Starlight Analytics tackles challenge of massive amounts of data

There’s been a lot of buzz lately about new ways for consumers to analyze unstructured data, including Wolfram Alpha and Google Squared. But when it comes to serving businesses, several companies are quietly building software to help government and Fortune 50 organizations make sense of massive amounts of data.

A three-year-old startup called Future Point Systems claims to provide the next generation of visual “analytics software.” (Think Google Analytics meets Star Trek.)

Like any other analytics program, it doesn’t make decisions for you, but rather shows you what questions to ask, and then allows you to narrow in on a specific data subset. Unlike Excel and most database programs, Starlight Analytics smoothly handles structured and unstructured data, text files, multimedia, videos, photos, etc. — all in a single program. Also, the power of visual analysis cannot be underestimated. (While I didn’t get to see a live demo, the screenshots are amazing!)

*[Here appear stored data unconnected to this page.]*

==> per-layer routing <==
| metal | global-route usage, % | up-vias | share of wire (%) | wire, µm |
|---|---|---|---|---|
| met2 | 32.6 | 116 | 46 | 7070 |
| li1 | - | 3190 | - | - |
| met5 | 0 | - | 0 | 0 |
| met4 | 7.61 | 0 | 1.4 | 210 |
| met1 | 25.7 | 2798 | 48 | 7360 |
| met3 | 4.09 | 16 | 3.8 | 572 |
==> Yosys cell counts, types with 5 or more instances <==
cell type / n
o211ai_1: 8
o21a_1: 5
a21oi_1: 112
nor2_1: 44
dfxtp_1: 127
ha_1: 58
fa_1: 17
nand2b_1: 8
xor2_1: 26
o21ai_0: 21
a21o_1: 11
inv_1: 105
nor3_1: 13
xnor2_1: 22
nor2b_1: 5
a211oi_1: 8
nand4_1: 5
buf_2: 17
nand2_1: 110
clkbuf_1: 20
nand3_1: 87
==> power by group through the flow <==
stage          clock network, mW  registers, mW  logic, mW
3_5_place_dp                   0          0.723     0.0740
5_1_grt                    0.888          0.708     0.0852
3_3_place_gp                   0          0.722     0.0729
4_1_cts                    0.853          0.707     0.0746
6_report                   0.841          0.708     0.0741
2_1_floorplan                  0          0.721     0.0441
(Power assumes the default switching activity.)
**src/rtl/l2_req_queue.sv**
```systemverilog
// In-order request queue between the L2 requester and dram_ctrl.
// A read that hits a queued write to the same address is answered locally and never enqueued.
module l2_req_queue #(
    parameter int L2_REQ_WIDTH = 20,
    parameter int DATA_WIDTH   = 8,
    parameter int DEPTH        = 8
) (
    input  logic                      clk,
    input  logic                      rst_b,
    input  logic                      l2_req_valid,
    output logic                      l2_req_ready,
    input  logic                      l2_rw_req,
    input  logic [L2_REQ_WIDTH-1:0]   l2_req_instr,
    input  logic [DATA_WIDTH-1:0]     l2_req_data,
    output logic                      ctrl_req_valid,
    input  logic                      ctrl_req_ready,
    output logic                      ctrl_rw,
    output logic [L2_REQ_WIDTH-1:0]   ctrl_instr,
    output logic [DATA_WIDTH-1:0]     ctrl_data,
    output logic                      fwd_valid,
    output logic [DATA_WIDTH-1:0]     fwd_data,
    output logic [$clog2(DEPTH):0]    q_count,
    output logic                      q_full,
    output logic                      q_empty,
    output logic [15:0]               fwd_hits
);

    localparam int PW = $clog2(DEPTH);
    localparam int CW = PW + 1;

    // Handshakes: a transfer happens on a rising edge where valid && ready are both high.
    // Neither ready depends combinationally on the same side's valid.

    logic [PW-1:0]           wp;
    logic [PW-1:0]           rp;
    logic [DEPTH-1:0]        ent_valid;
    logic [DEPTH-1:0]        ent_rw;
    logic [L2_REQ_WIDTH-1:0] ent_instr [DEPTH];
    logic [DATA_WIDTH-1:0]   ent_data  [DEPTH];
    logic [CW-1:0]           count;

    logic                    hit;
    logic [DATA_WIDTH-1:0]   hit_data;
    logic [PW-1:0]           idx;
    logic                    accept;
    logic                    fwd_take;
    logic                    enq;
    logic                    pop;

    assign q_count        = count;
    assign q_full         = (count == CW'(DEPTH));
    assign q_empty        = (count == '0);
    assign l2_req_ready   = !q_full;
    assign ctrl_req_valid = !q_empty;

    assign ctrl_rw    = ent_valid[rp] & ent_rw[rp];
    assign ctrl_instr = ent_valid[rp] ? ent_instr[rp] : '0;
    assign ctrl_data  = ent_valid[rp] ? ent_data[rp]  : '0;

    // Scan oldest to youngest so the write nearest wp overrides older matches.
    always_comb begin
        hit      = 1'b0;
        hit_data = '0;
        idx      = '0;
        for (int i = DEPTH; i >= 1; i--) begin
            idx = wp - PW'(i);
            if (ent_valid[idx] && ent_rw[idx] && (ent_instr[idx] == l2_req_instr)) begin
                hit      = 1'b1;
                hit_data = ent_data[idx];
            end
        end
    end

    assign accept   = l2_req_valid && l2_req_ready;
    assign fwd_take = accept && !l2_rw_req && hit;
    assign enq      = accept && !fwd_take;
    assign pop      = ctrl_req_valid && ctrl_req_ready;

    always_ff @(posedge clk or negedge rst_b) begin
        if (!rst_b) begin
            wp        <= '0;
            rp        <= '0;
            count     <= '0;
            ent_valid <= '0;
            ent_rw    <= '0;
            for (int i = 0; i < DEPTH; i++) begin
                ent_instr[i] <= '0;
                ent_data[i]  <= '0;
            end
            fwd_valid <= 1'b0;
            fwd_data  <= '0;
            fwd_hits  <= '0;
        end else begin
            if (pop) begin
                ent_valid[rp] <= 1'b0;
                rp            <= rp + 1'b1;
            end
            // Not full on enqueue, so wp never aliases the rp slot being cleared.
            if (enq) begin
                ent_valid[wp] <= 1'b1;
                ent_rw[wp]    <= l2_rw_req;
                ent_instr[wp] <= l2_req_instr;
                ent_data[wp]  <= l2_rw_req ? l2_req_data : '0;
                wp            <= wp + 1'b1;
            end
            case ({enq, pop})
                2'b10:   count <= count + 1'b1;
                2'b01:   count <= count - 1'b1;
                default: count <= count;
            endcase
            fwd_valid <= fwd_take;
            if (fwd_take) begin
                fwd_data <= hit_data;
                if (fwd_hits != 16'hFFFF)
                    fwd_hits <= fwd_hits + 16'd1;
            end
        end
    end

endmodule
```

Common commercial uses include legal analytics, market and competitive intelligence, and public sentiment analysis.

Although Future Point is entirely privatized, they were founded in 2006 in partnership with the U.S. Department of Energy’s Pacific Northwest National Laboratory (PNNL). It should be no surprise that the majority of their clients are government and military analysts. They have between 50-100 government customers in the US and foreign space, and about 10-20 companies in the Fortune 500, including some Fortune 50 companies.

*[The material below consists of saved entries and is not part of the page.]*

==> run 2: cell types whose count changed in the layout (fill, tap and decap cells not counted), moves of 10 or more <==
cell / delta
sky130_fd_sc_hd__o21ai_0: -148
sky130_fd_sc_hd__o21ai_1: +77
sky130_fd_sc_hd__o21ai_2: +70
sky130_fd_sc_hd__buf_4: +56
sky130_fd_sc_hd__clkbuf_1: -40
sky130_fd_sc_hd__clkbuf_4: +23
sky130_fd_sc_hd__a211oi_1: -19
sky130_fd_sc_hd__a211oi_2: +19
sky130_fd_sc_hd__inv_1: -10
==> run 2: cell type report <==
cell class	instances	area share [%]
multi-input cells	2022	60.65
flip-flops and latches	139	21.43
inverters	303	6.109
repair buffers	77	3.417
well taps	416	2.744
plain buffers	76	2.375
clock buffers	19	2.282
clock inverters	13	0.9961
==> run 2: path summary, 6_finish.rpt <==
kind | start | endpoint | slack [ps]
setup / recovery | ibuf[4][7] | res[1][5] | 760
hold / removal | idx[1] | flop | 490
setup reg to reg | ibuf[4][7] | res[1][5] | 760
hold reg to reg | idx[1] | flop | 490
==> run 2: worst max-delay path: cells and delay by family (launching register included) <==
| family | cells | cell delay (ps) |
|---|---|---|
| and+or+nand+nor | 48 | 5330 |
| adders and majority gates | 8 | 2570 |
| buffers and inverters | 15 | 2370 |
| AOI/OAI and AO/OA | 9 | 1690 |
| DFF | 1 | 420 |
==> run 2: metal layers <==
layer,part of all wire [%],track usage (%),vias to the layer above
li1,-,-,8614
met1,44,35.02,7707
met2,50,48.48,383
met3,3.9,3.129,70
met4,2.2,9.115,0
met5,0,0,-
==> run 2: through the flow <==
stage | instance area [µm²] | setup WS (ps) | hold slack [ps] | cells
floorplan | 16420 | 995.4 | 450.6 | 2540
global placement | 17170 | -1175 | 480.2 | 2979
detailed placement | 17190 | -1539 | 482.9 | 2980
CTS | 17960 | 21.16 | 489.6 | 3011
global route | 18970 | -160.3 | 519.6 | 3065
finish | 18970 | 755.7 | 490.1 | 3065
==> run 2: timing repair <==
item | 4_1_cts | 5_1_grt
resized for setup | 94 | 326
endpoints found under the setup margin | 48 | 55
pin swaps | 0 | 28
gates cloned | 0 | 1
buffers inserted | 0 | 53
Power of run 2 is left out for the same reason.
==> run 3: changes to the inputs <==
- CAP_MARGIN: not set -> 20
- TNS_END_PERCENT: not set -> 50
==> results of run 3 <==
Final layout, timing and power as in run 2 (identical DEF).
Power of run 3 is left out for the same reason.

All of their installations are one-off custom builds. A commercial install costs up to $50,000, although government agencies receive a significant discount because the product relies on so much PNNL research.

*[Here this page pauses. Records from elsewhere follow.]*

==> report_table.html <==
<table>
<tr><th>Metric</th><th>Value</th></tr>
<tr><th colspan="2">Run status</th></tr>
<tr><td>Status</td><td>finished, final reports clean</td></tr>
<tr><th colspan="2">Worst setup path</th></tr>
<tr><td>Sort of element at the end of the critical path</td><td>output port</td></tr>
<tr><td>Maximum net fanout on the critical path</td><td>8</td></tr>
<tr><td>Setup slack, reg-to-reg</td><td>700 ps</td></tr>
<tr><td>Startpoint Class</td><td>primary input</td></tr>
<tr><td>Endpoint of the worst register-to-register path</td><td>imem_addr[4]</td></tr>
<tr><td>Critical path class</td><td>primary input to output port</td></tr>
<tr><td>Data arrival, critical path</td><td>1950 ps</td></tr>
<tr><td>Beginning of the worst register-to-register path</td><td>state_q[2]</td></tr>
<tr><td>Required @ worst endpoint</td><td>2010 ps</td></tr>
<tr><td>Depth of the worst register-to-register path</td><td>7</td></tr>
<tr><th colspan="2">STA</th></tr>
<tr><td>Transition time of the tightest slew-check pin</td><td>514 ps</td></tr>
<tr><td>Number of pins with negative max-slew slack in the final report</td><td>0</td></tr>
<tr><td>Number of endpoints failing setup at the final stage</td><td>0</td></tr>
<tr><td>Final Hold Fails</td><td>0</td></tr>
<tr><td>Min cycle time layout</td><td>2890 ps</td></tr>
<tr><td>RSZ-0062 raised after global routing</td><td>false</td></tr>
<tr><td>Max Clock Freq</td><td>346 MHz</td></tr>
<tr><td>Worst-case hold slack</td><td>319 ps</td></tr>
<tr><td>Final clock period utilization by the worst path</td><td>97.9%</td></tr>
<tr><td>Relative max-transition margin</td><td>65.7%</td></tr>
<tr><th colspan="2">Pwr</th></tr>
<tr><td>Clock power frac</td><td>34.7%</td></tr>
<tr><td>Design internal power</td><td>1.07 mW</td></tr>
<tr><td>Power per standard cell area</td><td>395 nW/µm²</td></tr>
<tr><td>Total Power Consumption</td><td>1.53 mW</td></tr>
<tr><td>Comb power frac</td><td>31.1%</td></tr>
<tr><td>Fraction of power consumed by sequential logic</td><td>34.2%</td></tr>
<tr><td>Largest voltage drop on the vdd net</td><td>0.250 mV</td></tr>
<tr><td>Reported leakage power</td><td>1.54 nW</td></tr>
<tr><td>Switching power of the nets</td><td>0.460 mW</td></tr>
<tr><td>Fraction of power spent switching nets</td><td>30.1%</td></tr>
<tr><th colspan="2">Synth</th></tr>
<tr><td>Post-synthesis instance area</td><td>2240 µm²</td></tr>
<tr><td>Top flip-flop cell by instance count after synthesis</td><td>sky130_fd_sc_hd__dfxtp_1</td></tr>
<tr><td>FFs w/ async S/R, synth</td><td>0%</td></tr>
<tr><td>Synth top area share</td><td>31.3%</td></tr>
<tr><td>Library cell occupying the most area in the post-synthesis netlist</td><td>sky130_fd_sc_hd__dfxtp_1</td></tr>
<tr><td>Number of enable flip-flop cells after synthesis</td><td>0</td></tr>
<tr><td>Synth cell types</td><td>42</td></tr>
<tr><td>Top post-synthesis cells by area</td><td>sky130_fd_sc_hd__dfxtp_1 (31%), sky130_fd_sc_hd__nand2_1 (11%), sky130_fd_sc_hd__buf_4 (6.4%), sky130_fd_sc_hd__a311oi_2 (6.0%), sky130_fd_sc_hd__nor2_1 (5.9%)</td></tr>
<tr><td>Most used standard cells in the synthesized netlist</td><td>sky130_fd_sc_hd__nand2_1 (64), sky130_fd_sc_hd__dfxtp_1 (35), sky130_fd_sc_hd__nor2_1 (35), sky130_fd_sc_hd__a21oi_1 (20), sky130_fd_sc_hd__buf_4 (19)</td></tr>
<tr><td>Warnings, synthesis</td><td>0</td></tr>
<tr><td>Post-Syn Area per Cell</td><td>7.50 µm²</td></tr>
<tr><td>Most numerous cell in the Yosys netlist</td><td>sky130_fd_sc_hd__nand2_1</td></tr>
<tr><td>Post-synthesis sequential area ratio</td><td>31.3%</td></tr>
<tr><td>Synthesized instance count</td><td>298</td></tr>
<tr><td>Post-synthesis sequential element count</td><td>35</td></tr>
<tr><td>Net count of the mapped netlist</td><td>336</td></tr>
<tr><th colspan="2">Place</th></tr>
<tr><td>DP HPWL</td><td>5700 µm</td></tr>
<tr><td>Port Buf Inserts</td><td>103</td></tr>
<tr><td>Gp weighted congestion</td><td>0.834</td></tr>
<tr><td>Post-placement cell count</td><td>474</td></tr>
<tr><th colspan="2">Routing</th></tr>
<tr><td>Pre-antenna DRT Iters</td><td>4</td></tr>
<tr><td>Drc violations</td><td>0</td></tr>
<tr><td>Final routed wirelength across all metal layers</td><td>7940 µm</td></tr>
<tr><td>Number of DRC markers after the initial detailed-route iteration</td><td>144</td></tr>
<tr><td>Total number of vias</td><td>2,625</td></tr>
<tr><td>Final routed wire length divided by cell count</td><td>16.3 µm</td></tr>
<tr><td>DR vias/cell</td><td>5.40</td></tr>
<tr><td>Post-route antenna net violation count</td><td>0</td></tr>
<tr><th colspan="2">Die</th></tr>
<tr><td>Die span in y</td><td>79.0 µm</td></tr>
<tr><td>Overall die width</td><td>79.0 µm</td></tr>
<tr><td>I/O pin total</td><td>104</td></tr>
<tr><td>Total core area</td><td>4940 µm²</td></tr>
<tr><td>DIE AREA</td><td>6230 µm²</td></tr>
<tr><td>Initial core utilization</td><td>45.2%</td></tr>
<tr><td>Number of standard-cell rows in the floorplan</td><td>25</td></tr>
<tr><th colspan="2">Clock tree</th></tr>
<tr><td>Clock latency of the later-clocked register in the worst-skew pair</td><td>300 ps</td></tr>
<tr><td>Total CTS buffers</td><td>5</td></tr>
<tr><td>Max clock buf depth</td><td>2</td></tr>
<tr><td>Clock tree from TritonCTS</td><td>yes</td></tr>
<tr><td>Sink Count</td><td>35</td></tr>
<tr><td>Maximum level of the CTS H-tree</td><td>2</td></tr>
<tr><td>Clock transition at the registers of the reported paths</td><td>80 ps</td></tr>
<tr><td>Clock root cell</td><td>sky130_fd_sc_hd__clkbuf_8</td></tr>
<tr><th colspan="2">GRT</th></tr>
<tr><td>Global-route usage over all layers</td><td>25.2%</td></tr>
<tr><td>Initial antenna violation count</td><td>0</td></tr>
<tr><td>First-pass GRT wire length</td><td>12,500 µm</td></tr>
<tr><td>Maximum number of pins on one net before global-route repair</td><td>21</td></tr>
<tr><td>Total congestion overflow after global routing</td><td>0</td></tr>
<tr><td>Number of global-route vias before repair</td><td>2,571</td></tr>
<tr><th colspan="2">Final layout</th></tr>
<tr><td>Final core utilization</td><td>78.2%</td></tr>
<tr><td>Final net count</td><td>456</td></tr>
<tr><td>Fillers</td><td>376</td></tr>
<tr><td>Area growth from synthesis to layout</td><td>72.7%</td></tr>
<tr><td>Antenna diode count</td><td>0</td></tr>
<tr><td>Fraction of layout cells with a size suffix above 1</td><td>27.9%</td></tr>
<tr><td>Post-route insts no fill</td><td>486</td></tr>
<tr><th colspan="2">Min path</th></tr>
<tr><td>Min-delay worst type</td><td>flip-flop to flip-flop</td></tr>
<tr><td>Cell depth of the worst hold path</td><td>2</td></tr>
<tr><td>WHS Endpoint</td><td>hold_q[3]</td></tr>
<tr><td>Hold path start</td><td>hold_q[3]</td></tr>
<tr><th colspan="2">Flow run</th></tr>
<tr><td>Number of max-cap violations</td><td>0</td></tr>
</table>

Major competitors within the government world include Palantir Technologies, Tablo, and I2Analyst Notebook. In the business intelligence market, Oracle BI and Autonomy are their main competitors.

Future Point is still a small company, with less than 20 employees. In February, 2008, it raised a $5 million first round from Windspeed Ventures, Fractal Capital, Earl Technology Group, and WTI. Just recently it raised a small second round of from existing investors, but the company isn’t releasing details.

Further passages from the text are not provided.